2 is increasingly how I’m seeing “difficulty” and why despite YDS not being used on trails it came to mind when thinking of mapping various international systems. Most map clients can tell someone the distance and (rough, depending on how you smooth it, etc, caveat) elevation gain between two points on a trail, so that aspect of “difficulty” seems less useful (and honestly more subjective) than just describing aspects of the terrain and how people move over it.

update: at the bottom of this page is an interesting system, the German (Bergsteiger Magazine) system, which consists of four different axis:

  1. Endurance. (elevation gain, length)
  2. Power. (obstacles and technique)
  3. Psyche. (exposure)
  4. Orientation (trail_visibility)

Organizing them by the attributes one needs vs the actual thing itself is an interesting take, and not one I really agree with (power could just as easily and probably more accurately be technique), but it makes sense to me. Breaking things down gets you around those cases where a path fits into multiple categories (and one doesn’t know which attribute was chosen to the detriment of others).

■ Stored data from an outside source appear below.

--- src/rtl/lenet_fp16_pkg.sv ---
// Shared FP16 definitions for the LeNet pipeline stages.
// Field positions, special encodings and the argmax FSM states.
package lenet_fp16_pkg;

  localparam int SIGN_BIT = 15;
  localparam int EXP_MSB  = 14;
  localparam int EXP_LSB  = 10;
  localparam int MANT_MSB = 9;

  localparam logic [4:0] EXP_ALL_ONES = 5'h1F;

  localparam logic [15:0] POS_ZERO  = 16'h0000;
  localparam logic [15:0] NEG_ZERO  = 16'h8000;
  localparam logic [15:0] POS_INF   = 16'h7C00;
  localparam logic [15:0] CANON_NAN = 16'h7E00;

  typedef enum logic [1:0] {
    IDLE,
    SCAN,
    DONE
  } state_t;

endpackage

--- src/rtl/Float16Greater.sv ---
// FP16 ordering comparator: a_gt_b is high when floatA should replace floatB
// as a running maximum. Ports: floatA, floatB in; a_gt_b, a_is_nan, b_is_nan out.
module Float16Greater
  import lenet_fp16_pkg::*;
(
  input  logic [15:0] floatA,
  input  logic [15:0] floatB,
  output logic        a_gt_b,
  output logic        a_is_nan,
  output logic        b_is_nan
);

  logic [14:0] mag_a;
  logic [14:0] mag_b;
  logic        sign_a;
  logic        sign_b;
  logic        both_zero;
  logic        ordered_gt;

  assign mag_a  = floatA[EXP_MSB:0];
  assign mag_b  = floatB[EXP_MSB:0];
  assign sign_a = floatA[SIGN_BIT];
  assign sign_b = floatB[SIGN_BIT];

  assign a_is_nan = (floatA[EXP_MSB:EXP_LSB] == EXP_ALL_ONES)
                 && (floatA[MANT_MSB:0] != '0);
  assign b_is_nan = (floatB[EXP_MSB:EXP_LSB] == EXP_ALL_ONES)
                 && (floatB[MANT_MSB:0] != '0);

  // +0 and -0 must compare equal across the sign split
  assign both_zero = (mag_a == '0) && (mag_b == '0);

  always_comb begin
    ordered_gt = 1'b0;
    unique case ({sign_a, sign_b})
      2'b00:   ordered_gt = mag_a > mag_b;
      2'b01:   ordered_gt = !both_zero;
      2'b10:   ordered_gt = 1'b0;
      2'b11:   ordered_gt = mag_a < mag_b;
      default: ordered_gt = 1'b0;
    endcase
  end

  // a NaN never wins; anything real beats a NaN incumbent
  assign a_gt_b = !a_is_nan && (b_is_nan || ordered_gt);

endmodule

--- src/rtl/fp16_argmax_classifier.sv ---
// Latches an FP16 score vector and scans it one element per cycle for argmax.
// Ports: clk, reset, start, scores in; ready, busy, done, class_idx, max_score, all_nan out.
module fp16_argmax_classifier
  import lenet_fp16_pkg::*;
#(
  parameter int DATA_WIDTH  = 16,
  parameter int NUM_CLASSES = 10,
  parameter int IDX_WIDTH   = 8
) (
  input  logic                              clk,
  input  logic                              reset,
  input  logic                              start,
  input  logic [NUM_CLASSES*DATA_WIDTH-1:0] scores,
  output logic                              ready,
  output logic                              busy,
  output logic                              done,
  output logic [IDX_WIDTH-1:0]              class_idx,
  output logic [DATA_WIDTH-1:0]             max_score,
  output logic                              all_nan
);

  localparam int CW = $clog2(NUM_CLASSES);

  state_t state;
  state_t state_nx;

  logic [DATA_WIDTH-1:0] score_q [NUM_CLASSES];
  logic [DATA_WIDTH-1:0] best_val;
  logic [IDX_WIDTH-1:0]  best_idx;
  logic [CW-1:0]         idx;
  logic [DATA_WIDTH-1:0] cand;
  logic                  cand_wins;
  logic                  cand_nan;
  logic                  best_nan;
  logic                  last;

  assign cand = score_q[idx];
  assign last = (idx == CW'(NUM_CLASSES - 1));

  // best_nan is derived from best_val rather than stored separately
  Float16Greater u_cmp (
    .floatA   (cand),
    .floatB   (best_val),
    .a_gt_b   (cand_wins),
    .a_is_nan (cand_nan),
    .b_is_nan (best_nan)
  );

  always_ff @(posedge clk) begin
    if (reset) state <= IDLE;
    else       state <= state_nx;
  end

  always_comb begin
    state_nx = state;
    ready    = 1'b0;
    busy     = 1'b0;
    done     = 1'b0;
    unique case (state)
      IDLE: begin
        ready = 1'b1;
        if (start) state_nx = SCAN;
      end
      SCAN: begin
        busy = 1'b1;
        if (last) state_nx = DONE;
      end
      DONE: begin
        busy     = 1'b1;
        done     = 1'b1;
        state_nx = IDLE;
      end
      default: state_nx = IDLE;
    endcase
  end

  always_ff @(posedge clk) begin
    if (reset) begin
      for (int i = 0; i < NUM_CLASSES; i++)
        score_q[i] <= '0;
      best_val  <= '0;
      best_idx  <= '0;
      idx       <= '0;
      class_idx <= '0;
      max_score <= POS_ZERO;
      all_nan   <= 1'b0;
    end else begin
      unique case (state)
        IDLE: begin
          if (start) begin
            for (int i = 0; i < NUM_CLASSES; i++)
              score_q[i] <= scores[i*DATA_WIDTH +: DATA_WIDTH];
            best_val <= scores[DATA_WIDTH-1:0];
            best_idx <= '0;
            idx      <= CW'(1);
          end
        end
        SCAN: begin
          if (cand_wins) begin
            best_val <= cand;
            best_idx <= IDX_WIDTH'(idx);
          end
          idx <= idx + CW'(1);
          // publish including the final comparison made this edge
          if (last) begin
            class_idx <= cand_wins ? IDX_WIDTH'(idx) : best_idx;
            max_score <= cand_wins ? cand : best_val;
            all_nan   <= cand_wins ? cand_nan : best_nan;
          end
        end
        default: ;
      endcase
    end
  end

endmodule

Endurance is basically covered by modern mapping technology that can spit out total distance and approximate elevation between two points on a way.

Power is the difficulty/mobility/technique issue that I’m taking a stab at.

Psyche… I don’t think OSM requires an exposure rating system for paths honestly. It’d be pretty niche, but as I’m typing this I’m thinking of some formal NPS trails that require psyche. Hmm. Maybe later.

Orientation I think due to differing local norms this is best done by regional tags. Perhaps they use the same basic values, but can describe them differently? Say there’s always an excellent, good, poor, bad or whatever but what constitutes those can vary by region?